It can be tough. Traditionally, real estate appraisers focused heavily on sales of similar properties -- "comparables" that sold in recent months -- to make their valuations. But that doesn't work well in markets that had been superheated -- prices rising at 1 percent to 2 percent a month -- but are now stalled out or falling.
It also doesn't work well in markets where recent closed sales prices often were inflated by incentives provided by sellers to buyers -- contributions to closing costs, for example, "buydowns" of mortgage interest rates and other sweeteners not always on the public record.
"It's getting pretty dicey out there," said John D. Bredemeyer, a residential appraiser and spokesman for the Chicago-based Appraisal Institute, the largest professional group for the industry.
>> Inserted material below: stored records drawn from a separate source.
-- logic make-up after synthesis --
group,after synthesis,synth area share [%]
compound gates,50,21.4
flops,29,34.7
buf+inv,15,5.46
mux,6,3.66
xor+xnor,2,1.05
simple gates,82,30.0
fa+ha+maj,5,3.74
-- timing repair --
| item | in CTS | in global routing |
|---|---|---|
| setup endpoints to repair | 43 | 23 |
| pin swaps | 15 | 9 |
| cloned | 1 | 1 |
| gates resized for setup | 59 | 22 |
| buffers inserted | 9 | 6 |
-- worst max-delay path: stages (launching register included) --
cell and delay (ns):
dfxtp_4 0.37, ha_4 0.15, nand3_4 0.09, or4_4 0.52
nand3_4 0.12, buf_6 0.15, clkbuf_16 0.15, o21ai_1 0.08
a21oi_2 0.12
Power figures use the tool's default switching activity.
File: src/rtl/player_track_walker.sv
// Circular-track position engine: holds per-player tile and lap counts and walks
// one accepted player forward one tile per step_en tick, reporting landing status.
module player_track_walker #(
  parameter int N_PLAYERS = 4,
  parameter int TRACK_LEN = 24,
  parameter int POS_W     = 5,
  parameter int PID_W     = 2,
  parameter int STEP_W    = 3,
  parameter int LAP_W     = 4
) (
  input  logic                       clk,
  input  logic                       rst_n,
  input  logic                       clr,
  input  logic                       step_en,
  input  logic                       move_valid,
  output logic                       move_ready,
  input  logic [PID_W-1:0]           move_pid,
  input  logic [STEP_W-1:0]          move_steps,
  output logic [N_PLAYERS*POS_W-1:0] pos_flat,
  output logic [N_PLAYERS*LAP_W-1:0] lap_flat,
  output logic                       busy,
  output logic                       move_done,
  output logic                       move_err,
  output logic                       land_shared
);

  typedef enum logic [1:0] {IDLE, WALK, DONE} state_t;

  state_t              state;
  logic [POS_W-1:0]    pos [N_PLAYERS];
  logic [LAP_W-1:0]    lap [N_PLAYERS];
  logic [PID_W-1:0]    pid_q;
  logic [STEP_W-1:0]   remaining;
  logic                pid_ok;
  logic                shared;
  logic [POS_W-1:0]    land_pos;

  assign pid_ok     = (int'(move_pid) < N_PLAYERS);
  assign move_ready = (state == IDLE) & ~clr;

  always_comb begin
    pos_flat = '0;
    lap_flat = '0;
    for (int k = 0; k < N_PLAYERS; k++) begin
      pos_flat[k*POS_W +: POS_W] = pos[k];
      lap_flat[k*LAP_W +: LAP_W] = lap[k];
    end
  end

  // Occupancy check of the mover's tile; only meaningful for a valid pid in DONE.
  always_comb begin
    land_pos = '0;
    shared   = 1'b0;
    for (int k = 0; k < N_PLAYERS; k++)
      if (PID_W'(k) == pid_q) land_pos = pos[k];
    for (int k = 0; k < N_PLAYERS; k++)
      if ((PID_W'(k) != pid_q) && (pos[k] == land_pos)) shared = 1'b1;
  end

  assign land_shared = move_done & ~move_err & shared;

  always_ff @(posedge clk or negedge rst_n) begin
    if (!rst_n) begin
      state     <= IDLE;
      pid_q     <= '0;
      remaining <= '0;
      busy      <= 1'b0;
      move_done <= 1'b0;
      move_err  <= 1'b0;
      for (int k = 0; k < N_PLAYERS; k++) begin
        pos[k] <= '0;
        lap[k] <= '0;
      end
    end else if (clr) begin
      state     <= IDLE;
      busy      <= 1'b0;
      move_done <= 1'b0;
      move_err  <= 1'b0;
      for (int k = 0; k < N_PLAYERS; k++) begin
        pos[k] <= '0;
        lap[k] <= '0;
      end
    end else begin
      case (state)
        IDLE: begin
          move_done <= 1'b0;
          move_err  <= 1'b0;
          if (move_valid) begin
            pid_q     <= move_pid;
            remaining <= move_steps;
            if ((move_steps != '0) && pid_ok) begin
              state <= WALK;
              busy  <= 1'b1;
            end else begin
              state     <= DONE;
              move_done <= 1'b1;
              move_err  <= ~pid_ok;
            end
          end
        end
        WALK: begin
          if (step_en) begin
            for (int k = 0; k < N_PLAYERS; k++) begin
              if (PID_W'(k) == pid_q) begin
                if (pos[k] == POS_W'(TRACK_LEN - 1)) begin
                  pos[k] <= '0;
                  if (lap[k] != '1) lap[k] <= lap[k] + 1'b1;
                end else begin
                  pos[k] <= pos[k] + 1'b1;
                end
              end
            end
            remaining <= remaining - 1'b1;
            if (remaining == STEP_W'(1)) begin
              state     <= DONE;
              busy      <= 1'b0;
              move_done <= 1'b1;
              move_err  <= 1'b0;
            end
          end
        end
        DONE: begin
          state     <= IDLE;
          move_done <= 1'b0;
          move_err  <= 1'b0;
        end
        default: begin
          state     <= IDLE;
          busy      <= 1'b0;
          move_done <= 1'b0;
          move_err  <= 1'b0;
        end
      endcase
    end
  end

endmodule

File: config.mk
export PLATFORM = sky130hd
export DESIGN_NAME = player_track_walker
export DESIGN_NICKNAME = d
export VERILOG_FILES = /design/src/rtl/player_track_walker.sv
export SDC_FILE = /design/constraint.sdc
export NUM_CORES = 1
export LEC_CHECK = 0
export BUFFER_PORTS_ARGS = -buffer_cell sky130_fd_sc_hd__buf_2
export CAP_MARGIN = 25
export CORE_MARGIN = 8
export CORE_UTILIZATION = 55
export CTS_CLUSTER_DIAMETER = 30
export DETAILED_ROUTE_END_ITERATION = 8
export HOLD_SLACK_MARGIN = 0.1
export MAX_ROUTING_LAYER = met4
export PLACE_DENSITY = 0.78
export SLEW_MARGIN = 10
export SYNTH_ARGS = -nofsm -noshare
export SYNTH_HDL_FRONTEND = slang
export SYNTH_SLANG_ARGS = --single-unit
export TNS_END_PERCENT = 100
File: constraint.sdc
create_clock -name clk -period 3.22 [get_ports clk]
set_input_delay 0.161 -clock clk [delete_from_list [all_inputs] [get_ports clk]]
set_output_delay 0.161 -clock clk [all_outputs]
set_load 0.01 [all_outputs]
$ cat config.mk
export PLATFORM = sky130hd
export DESIGN_NAME = nx_stream_decoder
export DESIGN_NICKNAME = d
export VERILOG_FILES = /design/src/rtl/nx_stream_decoder.sv
export SDC_FILE = /design/constraint.sdc
export NUM_CORES = 1
export LEC_CHECK = 0
export BUFFER_PORTS_ARGS = -buffer_cell sky130_fd_sc_hd__buf_2
export CORE_MARGIN = 2
export CORE_UTILIZATION = 60
export CTS_BUF_LIST = sky130_fd_sc_hd__clkbuf_16
export CTS_CLUSTER_DIAMETER = 40
export DETAILED_ROUTE_END_ITERATION = 10
export HOLD_SLACK_MARGIN = 0.02
export MAX_ROUTING_LAYER = met4
export PLACE_DENSITY = 0.9
export SLEW_MARGIN = 10
export SYNTH_ARGS = -nofsm -noshare
export SYNTH_HDL_FRONTEND = slang
export SYNTH_SLANG_ARGS = --single-unit
$ cat constraint.sdc
create_clock -name clk_i -period 7.83 [get_ports clk_i]
set_input_delay 0.783 -clock clk_i [delete_from_list [all_inputs] [get_ports clk_i]]
set_output_delay 0.783 -clock clk_i [all_outputs]
set_load 0.01 [all_outputs]
$ cat src/rtl/nx_stream_decoder.sv
// Steers an arbitrated message stream to local or one of four mesh links (row first, then column),
// with a 1-entry holding stage and a 2-entry FIFO per destination. Optional NX_DECODER_STATS_EN adds push counters.
module nx_stream_decoder #(
  parameter int STREAM_WIDTH = 32,
  parameter int ADDR_W       = 4
) (
  input  logic                    clk_i,
  input  logic                    rst_ni,
  input  logic [ADDR_W-1:0]       node_row_i,
  input  logic [ADDR_W-1:0]       node_col_i,
  input  logic [STREAM_WIDTH-1:0] in_data_i,
  input  logic [1:0]              in_dir_i,
  input  logic                    in_valid_i,
  output logic                    in_ready_o,
  output logic [STREAM_WIDTH-1:0] north_data_o,
  output logic                    north_valid_o,
  input  logic                    north_ready_i,
  output logic [STREAM_WIDTH-1:0] east_data_o,
  output logic                    east_valid_o,
  input  logic                    east_ready_i,
  output logic [STREAM_WIDTH-1:0] south_data_o,
  output logic                    south_valid_o,
  input  logic                    south_ready_i,
  output logic [STREAM_WIDTH-1:0] west_data_o,
  output logic                    west_valid_o,
  input  logic                    west_ready_i,
  output logic [STREAM_WIDTH-1:0] local_data_o,
  output logic                    local_valid_o,
  input  logic                    local_ready_i,
  output logic                    bounce_o,
  input  logic [2:0]              stat_sel_i,
  output logic [15:0]             stat_count_o
);

  // Destination index doubles as the arrival-direction code for N/E/S/W.
  localparam logic [2:0] DEST_N = 3'd0;
  localparam logic [2:0] DEST_E = 3'd1;
  localparam logic [2:0] DEST_S = 3'd2;
  localparam logic [2:0] DEST_W = 3'd3;
  localparam logic [2:0] DEST_L = 3'd4;
  localparam int         NDEST  = 5;

  // Handshake: a transfer happens on a rising clk_i edge where valid and ready are both high;
  // valid never depends on ready, and data is held stable while valid is high and ready is low.

  logic [STREAM_WIDTH-1:0] hold_data;
  logic [1:0]              hold_dir;
  logic                    hold_valid;

  logic [ADDR_W-1:0]       tgt_row;
  logic [ADDR_W-1:0]       tgt_col;
  logic [2:0]              dest;
  logic [NDEST-1:0]        dest_oh;
  logic [NDEST-1:0]        fifo_full;
  logic [NDEST-1:0]        push_oh;
  logic                    push;
  logic                    accept;
  logic                    bounce_q;

  logic [1:0]              fifo_cnt [NDEST];
  logic                    fifo_wp  [NDEST];
  logic                    fifo_rp  [NDEST];
  logic [STREAM_WIDTH-1:0] fifo_mem [NDEST][2];
  logic [NDEST-1:0]        out_valid;
  logic [NDEST-1:0]        out_ready;
  logic [NDEST-1:0]        pop;
  logic [STREAM_WIDTH-1:0] head     [NDEST];

  assign tgt_row = hold_data[STREAM_WIDTH-1 -: ADDR_W];
  assign tgt_col = hold_data[STREAM_WIDTH-1-ADDR_W -: ADDR_W];

  always_comb begin
    dest = DEST_L;
    if (tgt_row < node_row_i) begin
      dest = DEST_N;
    end else if (tgt_row > node_row_i) begin
      dest = DEST_S;
    end else if (tgt_col < node_col_i) begin
      dest = DEST_W;
    end else if (tgt_col > node_col_i) begin
      dest = DEST_E;
    end
  end

  always_comb begin
    dest_oh   = '0;
    fifo_full = '0;
    for (int d = 0; d < NDEST; d++) begin
      dest_oh[d]   = (dest == 3'(d));
      fifo_full[d] = (fifo_cnt[d] == 2'd2);
    end
  end

  // Space is judged on the registered count only, so a same-cycle pop never lets a push through.
  assign push       = hold_valid && |(dest_oh & ~fifo_full);
  assign push_oh    = dest_oh & {NDEST{push}};
  assign in_ready_o = !hold_valid || push;
  assign accept     = in_valid_i && in_ready_o;

  always_ff @(posedge clk_i or negedge rst_ni) begin
    if (!rst_ni) begin
      hold_valid <= 1'b0;
      hold_data  <= '0;
      hold_dir   <= 2'd0;
    end else if (accept) begin
      hold_valid <= 1'b1;
      hold_data  <= in_data_i;
      hold_dir   <= in_dir_i;
    end else if (push) begin
      hold_valid <= 1'b0;
    end
  end

  always_ff @(posedge clk_i or negedge rst_ni) begin
    if (!rst_ni) begin
      bounce_q <= 1'b0;
    end else begin
      bounce_q <= push && (dest == {1'b0, hold_dir});
    end
  end

  assign bounce_o = bounce_q;

  assign out_ready = {local_ready_i, west_ready_i, south_ready_i, east_ready_i, north_ready_i};
  assign pop       = out_valid & out_ready;

  always_ff @(posedge clk_i or negedge rst_ni) begin
    if (!rst_ni) begin
      for (int d = 0; d < NDEST; d++) begin
        fifo_cnt[d] <= 2'd0;
        fifo_wp[d]  <= 1'b0;
        fifo_rp[d]  <= 1'b0;
      end
    end else begin
      for (int d = 0; d < NDEST; d++) begin
        if (push_oh[d]) begin
          fifo_wp[d] <= ~fifo_wp[d];
        end
        if (pop[d]) begin
          fifo_rp[d] <= ~fifo_rp[d];
        end
        case ({push_oh[d], pop[d]})
          2'b10:   fifo_cnt[d] <= fifo_cnt[d] + 2'd1;
          2'b01:   fifo_cnt[d] <= fifo_cnt[d] - 2'd1;
          default: fifo_cnt[d] <= fifo_cnt[d];
        endcase
      end
    end
  end

  // Storage needs no reset: an entry is only visible once its count says so.
  always_ff @(posedge clk_i) begin
    for (int d = 0; d < NDEST; d++) begin
      if (push_oh[d]) begin
        fifo_mem[d][fifo_wp[d]] <= hold_data;
      end
    end
  end

  always_comb begin
    out_valid = '0;
    for (int d = 0; d < NDEST; d++) begin
      out_valid[d] = (fifo_cnt[d] != 2'd0);
      head[d]      = fifo_mem[d][fifo_rp[d]];
    end
  end

  assign north_valid_o = out_valid[DEST_N];
  assign east_valid_o  = out_valid[DEST_E];
  assign south_valid_o = out_valid[DEST_S];
  assign west_valid_o  = out_valid[DEST_W];
  assign local_valid_o = out_valid[DEST_L];
  assign north_data_o  = head[DEST_N];
  assign east_data_o   = head[DEST_E];
  assign south_data_o  = head[DEST_S];
  assign west_data_o   = head[DEST_W];
  assign local_data_o  = head[DEST_L];

`ifdef NX_DECODER_STATS_EN
  logic [15:0] stat_cnt [NDEST];

  always_ff @(posedge clk_i or negedge rst_ni) begin
    if (!rst_ni) begin
      for (int d = 0; d < NDEST; d++) begin
        stat_cnt[d] <= 16'd0;
      end
    end else begin
      for (int d = 0; d < NDEST; d++) begin
        if (push_oh[d] && (stat_cnt[d] != 16'hFFFF)) begin
          stat_cnt[d] <= stat_cnt[d] + 16'd1;
        end
      end
    end
  end

  always_comb begin
    stat_count_o = 16'd0;
    case (stat_sel_i)
      3'd0:    stat_count_o = stat_cnt[0];
      3'd1:    stat_count_o = stat_cnt[1];
      3'd2:    stat_count_o = stat_cnt[2];
      3'd3:    stat_count_o = stat_cnt[3];
      3'd4:    stat_count_o = stat_cnt[4];
      default: stat_count_o = 16'd0;
    endcase
  end
`else
  logic unused_stat_sel;
  assign unused_stat_sel = ^stat_sel_i;
  assign stat_count_o    = 16'd0;
`endif

endmodule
"Just looking at historical data can be perilous. You've got to open up the window and see what's really happening now. You've got to answer the question: 'Where are we in this cycle?' And you've got to factor that into your valuation."
Some mortgage lenders and relocation companies now expect appraisers to examine a wide range of data they never emphasized during the boom years. Gary Crabtree, owner of Affiliated Appraisers, based in Bakersfield, Calif., said that besides the traditional "recent comps," he now factors in at least eight other types of data in determining the value of a house:
· Pending sales under contract.
· Listing prices of houses in the area.
· Market supply and demand.
· Length of time unsold on the market for current listings.
· Price reductions or increases on current listings.
· Notices of defaults and notices of trustee's sales.